A rise in condo prices of just 0.8 percent is forecast nationally, down from more than three percent in 2013, although the Swiss market remains very diverse, said Zurich real estate consultants Wüest & Partner in their spring “Immo-Monitoring report, released on Tuesday.
Out of the 2,400 municipalities in Switzerland, 500 last year saw the price of apartments decline, while the price of villas fell in 400 communities, according to the report.
The biggest contraction in prices is expected in the canton of Geneva, where a 3.5 percent fall is predicted for 2014.
But overall, low interest rates will help maintain demand, aided by forecast economic growth of as much as 2.3 percent, the consultants say.
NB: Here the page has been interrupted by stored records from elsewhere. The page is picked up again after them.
===== src/design/rse_pkg.sv =====
`default_nettype none

package rse_pkg;

  // fixed field widths
  localparam int DATA_W  = 32;
  localparam int KIND_W  = 3;
  localparam int DEPTH_W = 5;
  localparam int STAT_W  = 3;

  // default sizing
  localparam int STACK_DEPTH_DEF = 16;
  localparam int FRAC_BITS_DEF   = 16;

  // saturation limits
  localparam logic [DATA_W-1:0] SAT_MAX = 32'h7FFF_FFFF;
  localparam logic [DATA_W-1:0] SAT_MIN = 32'h8000_0000;

  // token kinds
  typedef enum logic [KIND_W-1:0] {
    REQ_NUM  = 3'd0,
    REQ_ADD  = 3'd1,
    REQ_SUB  = 3'd2,
    REQ_MUL  = 3'd3,
    REQ_DIV  = 3'd4,
    REQ_STOP = 3'd5
  } req_kind_t;

  // result status codes
  typedef enum logic [STAT_W-1:0] {
    STAT_OK    = 3'd0,
    STAT_UNDER = 3'd1,
    STAT_OVER  = 3'd2,
    STAT_DIVZ  = 3'd3,
    STAT_SAT   = 3'd4
  } stat_t;

  // what the finishing cycle does to the stack
  typedef enum logic [1:0] {
    ACT_REJECT,
    ACT_PUSH,
    ACT_BINOP,
    ACT_STOP
  } act_t;

  // controller states
  typedef enum logic [2:0] {
    S_IDLE,
    S_DECODE,
    S_OPERAND,
    S_MUL,
    S_DIV,
    S_FINISH
  } state_t;

  // controller to datapath
  typedef struct packed {
    logic  load_req;
    logic  mem_rd;
    logic  exec;
    logic  div_start;
    logic  mul_fin;
    logic  div_fin;
    logic  commit;
    act_t  act;
    stat_t fault;
  } ctrl_cmd_t;

  // datapath to controller
  typedef struct packed {
    logic [KIND_W-1:0] kind;
    logic              sp_zero;
    logic              sp_lt2;
    logic              sp_full;
    logic              div_skip;
    logic              div_done;
    logic              out_free;
  } dp_stat_t;

endpackage

`default_nettype wire


===== src/design/rse_div.sv =====
`default_nettype none

module rse_div (
  input  logic                         clk,
  input  logic                         rst,
  input  logic                         start,
  input  logic [rse_pkg::DATA_W-1:0]   dividend_hi,
  input  logic [rse_pkg::DATA_W-1:0]   dividend_lo,
  input  logic [rse_pkg::DATA_W-1:0]   divisor,
  output logic                         done,
  output logic [rse_pkg::DATA_W-1:0]   quotient
);

  localparam int DW    = rse_pkg::DATA_W;
  localparam int CNT_W = $clog2(DW + 1);

  logic [DW-1:0]    rem;
  logic [DW-1:0]    quo;
  logic [DW-1:0]    den;
  logic [CNT_W-1:0] cnt;
  logic             busy;

  logic [DW:0] rem_shift;
  logic [DW:0] rem_diff;
  logic        take;

  // one restoring step: shift in the next dividend bit, subtract if it fits
  always_comb begin
    rem_shift = {rem, quo[DW-1]};
    rem_diff  = rem_shift - {1'b0, den};
    take      = (rem_shift >= {1'b0, den});
  end

  // iteration control
  always_ff @(posedge clk) begin
    if (rst) begin
      busy <= 1'b0;
      done <= 1'b0;
      cnt  <= '0;
    end else begin
      done <= busy && (cnt == CNT_W'(1));
      if (start) begin
        busy <= 1'b1;
        cnt  <= CNT_W'(DW);
      end else if (busy) begin
        cnt <= cnt - CNT_W'(1);
        if (cnt == CNT_W'(1)) begin
          busy <= 1'b0;
        end
      end
    end
  end

  // remainder and quotient shift registers
  always_ff @(posedge clk) begin
    if (start) begin
      rem <= dividend_hi;
      quo <= dividend_lo;
      den <= divisor;
    end else if (busy) begin
      rem <= take ? rem_diff[DW-1:0] : rem_shift[DW-1:0];
      quo <= {quo[DW-2:0], take};
    end
  end

  assign quotient = quo;

endmodule

`default_nettype wire


===== src/design/rse_ctrl.sv =====
`default_nettype none

module rse_ctrl (
  input  logic                  clk,
  input  logic                  rst,
  input  logic                  in_valid,
  output logic                  in_stall,
  input  rse_pkg::dp_stat_t     dstat,
  output rse_pkg::ctrl_cmd_t    cmd
);

  rse_pkg::state_t state, state_next;
  rse_pkg::act_t   act, act_next;
  rse_pkg::stat_t  fault, fault_next;

  // state register
  always_ff @(posedge clk) begin
    if (rst) begin
      state <= rse_pkg::S_IDLE;
      act   <= rse_pkg::ACT_REJECT;
      fault <= rse_pkg::STAT_OK;
    end else begin
      state <= state_next;
      act   <= act_next;
      fault <= fault_next;
    end
  end

  // next state and commands
  always_comb begin
    state_next = state;
    act_next   = act;
    fault_next = fault;
    cmd        = '0;
    cmd.act    = act;
    cmd.fault  = fault;
    in_stall   = (state != rse_pkg::S_IDLE);

    case (state)
      rse_pkg::S_IDLE: begin
        if (in_valid) begin
          cmd.load_req = 1'b1;
          state_next   = rse_pkg::S_DECODE;
        end
      end

      // check stack bounds, fetch the second operand for operators
      rse_pkg::S_DECODE: begin
        act_next   = rse_pkg::ACT_REJECT;
        fault_next = rse_pkg::STAT_OK;
        state_next = rse_pkg::S_FINISH;
        case (dstat.kind)
          rse_pkg::REQ_NUM: begin
            if (dstat.sp_full) begin
              fault_next = rse_pkg::STAT_OVER;
            end else begin
              act_next = rse_pkg::ACT_PUSH;
            end
          end
          rse_pkg::REQ_ADD, rse_pkg::REQ_SUB, rse_pkg::REQ_MUL, rse_pkg::REQ_DIV: begin
            if (dstat.sp_lt2) begin
              fault_next = rse_pkg::STAT_UNDER;
            end else begin
              cmd.mem_rd = 1'b1;
              act_next   = rse_pkg::ACT_BINOP;
              state_next = rse_pkg::S_OPERAND;
            end
          end
          rse_pkg::REQ_STOP: begin
            if (dstat.sp_zero) begin
              fault_next = rse_pkg::STAT_UNDER;
            end else begin
              act_next = rse_pkg::ACT_STOP;
            end
          end
          default: ;
        endcase
      end

      // both operands present: run the arithmetic
      rse_pkg::S_OPERAND: begin
        cmd.exec   = 1'b1;
        state_next = rse_pkg::S_FINISH;
        case (dstat.kind)
          rse_pkg::REQ_MUL: begin
            state_next = rse_pkg::S_MUL;
          end
          rse_pkg::REQ_DIV: begin
            if (!dstat.div_skip) begin
              cmd.div_start = 1'b1;
              state_next    = rse_pkg::S_DIV;
            end
          end
          default: ;
        endcase
      end

      rse_pkg::S_MUL: begin
        cmd.mul_fin = 1'b1;
        state_next  = rse_pkg::S_FINISH;
      end

      rse_pkg::S_DIV: begin
        if (dstat.div_done) begin
          cmd.div_fin = 1'b1;
          state_next  = rse_pkg::S_FINISH;
        end
      end

      // update the stack once the output register is free
      rse_pkg::S_FINISH: begin
        if (dstat.out_free) begin
          cmd.commit = 1'b1;
          state_next = rse_pkg::S_IDLE;
        end
      end

      default: begin
        state_next = rse_pkg::S_IDLE;
      end
    endcase
  end

endmodule

`default_nettype wire


===== src/design/rse_dpath.sv =====
`default_nettype none

module rse_dpath #(
  parameter int STACK_DEPTH = rse_pkg::STACK_DEPTH_DEF,
  parameter int FRAC_BITS   = rse_pkg::FRAC_BITS_DEF
) (
  input  logic                                clk,
  input  logic                                rst,
  input  logic [rse_pkg::KIND_W-1:0]          req_type,
  input  logic signed [rse_pkg::DATA_W-1:0]   operand_value,
  input  rse_pkg::ctrl_cmd_t                  cmd,
  output rse_pkg::dp_stat_t                   dstat,
  input  logic                                out_stall,
  output logic                                out_valid,
  output logic signed [rse_pkg::DATA_W-1:0]   top_value,
  output logic [rse_pkg::DEPTH_W-1:0]         stack_depth,
  output logic [rse_pkg::STAT_W-1:0]          status,
  output logic                                answer_valid
);

  localparam int DW    = rse_pkg::DATA_W;
  localparam int PW    = 2 * DW;
  localparam int PTR_W = $clog2(STACK_DEPTH + 1);
  localparam int IDX_W = $clog2(STACK_DEPTH);
  localparam int OD_W  = rse_pkg::DEPTH_W;

  // request and stack state
  logic [rse_pkg::KIND_W-1:0] kind;
  logic signed [DW-1:0]       val;
  logic [PTR_W-1:0]           sp;
  logic signed [DW-1:0]       tos;
  logic [DW-1:0]              mem [STACK_DEPTH];
  logic signed [DW-1:0]       rd_data;

  // arithmetic results
  logic signed [DW-1:0] res;
  rse_pkg::stat_t       res_stat;
  logic signed [PW-1:0] prod;

  // output register
  logic signed [DW-1:0] out_top;
  logic [OD_W-1:0]      out_depth;
  rse_pkg::stat_t       out_stat;
  logic                 out_ans;

  logic [PTR_W-1:0]       sp_m1;
  logic [PTR_W-1:0]       sp_m2;
  logic signed [DW-1:0]   opa;
  logic signed [DW-1:0]   opb;
  logic signed [DW:0]     addsub;
  logic                   addsub_ovf;
  logic [DW-1:0]          mag_a;
  logic [DW-1:0]          mag_b;
  logic [PW-1:0]          num;
  logic                   b_zero;
  logic                   div_ovf;
  logic                   div_neg;
  logic signed [PW-1:0]   mul_shift;
  logic                   mul_ovf;
  logic [DW-1:0]          quot;
  logic                   div_done;
  logic [PTR_W-1:0]       sp_after;
  logic signed [DW-1:0]   top_after;
  rse_pkg::stat_t         stat_after;
  logic [PTR_W+OD_W-1:0]  depth_ext;

  // operand a comes from memory, b is the cached top of stack
  always_comb begin
    sp_m1      = sp - PTR_W'(1);
    sp_m2      = sp - PTR_W'(2);
    opa        = rd_data;
    opb        = tos;
    addsub     = (kind == rse_pkg::REQ_SUB) ? ({opa[DW-1], opa} - {opb[DW-1], opb})
                                            : ({opa[DW-1], opa} + {opb[DW-1], opb});
    addsub_ovf = (addsub[DW] != addsub[DW-1]);
    mag_a      = opa[DW-1] ? (~opa + DW'(1)) : opa;
    mag_b      = opb[DW-1] ? (~opb + DW'(1)) : opb;
    num        = {{DW{1'b0}}, mag_a} << FRAC_BITS;
    b_zero     = (opb == '0);
    div_ovf    = (num[PW-1:DW] >= mag_b);
    div_neg    = opa[DW-1] ^ opb[DW-1];
    mul_shift  = prod >>> FRAC_BITS;
    mul_ovf    = !((&mul_shift[PW-1:DW-1]) || !(|mul_shift[PW-1:DW-1]));
  end

  rse_div u_div (
    .clk         (clk),
    .rst         (rst),
    .start       (cmd.div_start),
    .dividend_hi (num[PW-1:DW]),
    .dividend_lo (num[DW-1:0]),
    .divisor     (mag_b),
    .done        (div_done),
    .quotient    (quot)
  );

  // status toward the controller
  always_comb begin
    dstat.kind     = kind;
    dstat.sp_zero  = (sp == '0);
    dstat.sp_lt2   = (sp < PTR_W'(2));
    dstat.sp_full  = (sp == PTR_W'(STACK_DEPTH));
    dstat.div_skip = b_zero || div_ovf;
    dstat.div_done = div_done;
    dstat.out_free = !out_valid || !out_stall;
  end

  // stack after this item and the result it reports
  always_comb begin
    sp_after   = sp;
    top_after  = dstat.sp_zero ? '0 : tos;
    stat_after = cmd.fault;
    case (cmd.act)
      rse_pkg::ACT_PUSH: begin
        sp_after   = sp + PTR_W'(1);
        top_after  = val;
        stat_after = rse_pkg::STAT_OK;
      end
      rse_pkg::ACT_BINOP: begin
        sp_after   = sp_m1;
        top_after  = res;
        stat_after = res_stat;
      end
      rse_pkg::ACT_STOP: begin
        sp_after   = '0;
        top_after  = tos;
        stat_after = rse_pkg::STAT_OK;
      end
      default: ;
    endcase
    depth_ext = {{OD_W{1'b0}}, sp_after};
  end

  // request latch, operand fetch and stack storage
  always_ff @(posedge clk) begin
    if (cmd.load_req) begin
      kind <= req_type;
      val  <= operand_value;
    end
    if (cmd.mem_rd) begin
      rd_data <= mem[sp_m2[IDX_W-1:0]];
    end
    if (cmd.commit && (cmd.act == rse_pkg::ACT_PUSH) && !dstat.sp_zero) begin
      mem[sp_m1[IDX_W-1:0]] <= tos;
    end
    if (cmd.commit && (cmd.act == rse_pkg::ACT_PUSH)) begin
      tos <= val;
    end else if (cmd.commit && (cmd.act == rse_pkg::ACT_BINOP)) begin
      tos <= res;
    end
  end

  // arithmetic
  always_ff @(posedge clk) begin
    if (cmd.exec) begin
      case (kind)
        rse_pkg::REQ_ADD, rse_pkg::REQ_SUB: begin
          if (addsub_ovf) begin
            res      <= addsub[DW] ? rse_pkg::SAT_MIN : rse_pkg::SAT_MAX;
            res_stat <= rse_pkg::STAT_SAT;
          end else begin
            res      <= addsub[DW-1:0];
            res_stat <= rse_pkg::STAT_OK;
          end
        end
        rse_pkg::REQ_MUL: begin
          prod <= opa * opb;
        end
        rse_pkg::REQ_DIV: begin
          if (b_zero) begin
            res      <= opa[DW-1] ? rse_pkg::SAT_MIN : rse_pkg::SAT_MAX;
            res_stat <= rse_pkg::STAT_DIVZ;
          end else if (div_ovf) begin
            res      <= div_neg ? rse_pkg::SAT_MIN : rse_pkg::SAT_MAX;
            res_stat <= rse_pkg::STAT_SAT;
          end
        end
        default: ;
      endcase
    end
    // floor shift of the product is done above, clamp here
    if (cmd.mul_fin) begin
      if (mul_ovf) begin
        res      <= mul_shift[PW-1] ? rse_pkg::SAT_MIN : rse_pkg::SAT_MAX;
        res_stat <= rse_pkg::STAT_SAT;
      end else begin
        res      <= mul_shift[DW-1:0];
        res_stat <= rse_pkg::STAT_OK;
      end
    end
    // apply sign to the quotient magnitude
    if (cmd.div_fin) begin
      if (div_neg) begin
        if (quot > rse_pkg::SAT_MIN) begin
          res      <= rse_pkg::SAT_MIN;
          res_stat <= rse_pkg::STAT_SAT;
        end else begin
          res      <= ~quot + DW'(1);
          res_stat <= rse_pkg::STAT_OK;
        end
      end else begin
        if (quot[DW-1]) begin
          res      <= rse_pkg::SAT_MAX;
          res_stat <= rse_pkg::STAT_SAT;
        end else begin
          res      <= quot;
          res_stat <= rse_pkg::STAT_OK;
        end
      end
    end
  end

  // stack pointer and output valid
  always_ff @(posedge clk) begin
    if (rst) begin
      sp        <= '0;
      out_valid <= 1'b0;
    end else begin
      if (cmd.commit) begin
        sp        <= sp_after;
        out_valid <= 1'b1;
      end else if (!out_stall) begin
        out_valid <= 1'b0;
      end
    end
  end

  // output payload
  always_ff @(posedge clk) begin
    if (cmd.commit) begin
      out_top   <= top_after;
      out_depth <= depth_ext[OD_W-1:0];
      out_stat  <= stat_after;
      out_ans   <= (cmd.act == rse_pkg::ACT_STOP);
    end
  end

  assign top_value    = out_top;
  assign stack_depth  = out_depth;
  assign status       = out_stat;
  assign answer_valid = out_ans;

endmodule

`default_nettype wire


===== src/design/rpn_stack_evaluator_unit.sv =====
`default_nettype none

// channel  direction  handshake            payload
// in       input      in_valid / in_stall    req_type, operand_value
// out      output     out_valid / out_stall  top_value, stack_depth, status, answer_valid
//
// one item at a time: number, stop and rejected tokens go through decode and finish;
// add and subtract also through operand, multiply through operand and mul, divide through
// operand and, unless skipped, the bit-serial divider (one quotient bit per cycle).
// the operand below the top is read from the stack memory into a register.
// reset empties the stack and drops any pending result.
// a stalled result holds the next item in its finishing cycle until the output frees.

module rpn_stack_evaluator_unit #(
  parameter int STACK_DEPTH = rse_pkg::STACK_DEPTH_DEF,
  parameter int FRAC_BITS   = rse_pkg::FRAC_BITS_DEF
) (
  input  logic                                clk,
  input  logic                                rst,
  input  logic                                in_valid,
  output logic                                in_stall,
  input  logic [rse_pkg::KIND_W-1:0]          req_type,
  input  logic signed [rse_pkg::DATA_W-1:0]   operand_value,
  output logic                                out_valid,
  input  logic                                out_stall,
  output logic signed [rse_pkg::DATA_W-1:0]   top_value,
  output logic [rse_pkg::DEPTH_W-1:0]         stack_depth,
  output logic [rse_pkg::STAT_W-1:0]          status,
  output logic                                answer_valid
);

  rse_pkg::ctrl_cmd_t cmd;
  rse_pkg::dp_stat_t  dstat;

  // sequencing
  rse_ctrl u_ctrl (
    .clk      (clk),
    .rst      (rst),
    .in_valid (in_valid),
    .in_stall (in_stall),
    .dstat    (dstat),
    .cmd      (cmd)
  );

  // stack, arithmetic and output register
  rse_dpath #(
    .STACK_DEPTH (STACK_DEPTH),
    .FRAC_BITS   (FRAC_BITS)
  ) u_dpath (
    .clk           (clk),
    .rst           (rst),
    .req_type      (req_type),
    .operand_value (operand_value),
    .cmd           (cmd),
    .dstat         (dstat),
    .out_stall     (out_stall),
    .out_valid     (out_valid),
    .top_value     (top_value),
    .stack_depth   (stack_depth),
    .status        (status),
    .answer_valid  (answer_valid)
  );

endmodule

`default_nettype wire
Prices of individual houses are expected to rise by 1.8 percent, down from four percent last year, with an increase in supply held in check by scarcity of available land for residential construction.
Prices of apartments are expected to moderate as a result of increased supply from new construction in some markets, Wüest & Partner indicated.
Clearly a slowdown in the property market is seen after Swiss housing prices in the past decade rose 45 percent, the consultants’ report said.
The overall value of residential property in Switzerland has grown to hit 2.4 trillion francs.
Municipalities regarded as “expensive” are typically seeing prices for condos fall slightly while areas seen as inexpensive are gaining ground, the report said.
Condo prices in Zurich, Switzerland’s biggest market, are expected to see average increases of 0.8 percent, with new construction dampening rises that last year reached more than three percent and in 2006 jumped by over six percent.
Wüest & Partner expects the cost of rental accommodation to edge up by 1.4 percent this year and considers it likely that rents will continue to rise over the next six years.
This is in spite of the fact that long-term tenants benefited from a 2.9 percent reduction in rents at the beginning of this year because of a drop in the national “reference rate” used to calculate allowable rent increases.
The increase in immigration has been a great factor driving rents up, and to a lesser extent housing prices.
Wuest & Partner’s report does not speculate on the impact of the February 9th referendum that called for quotas for immigrants from the European Union.
But it says immigration will remain strong for 2014 and is one of the reasons upward pressure will remain on rents.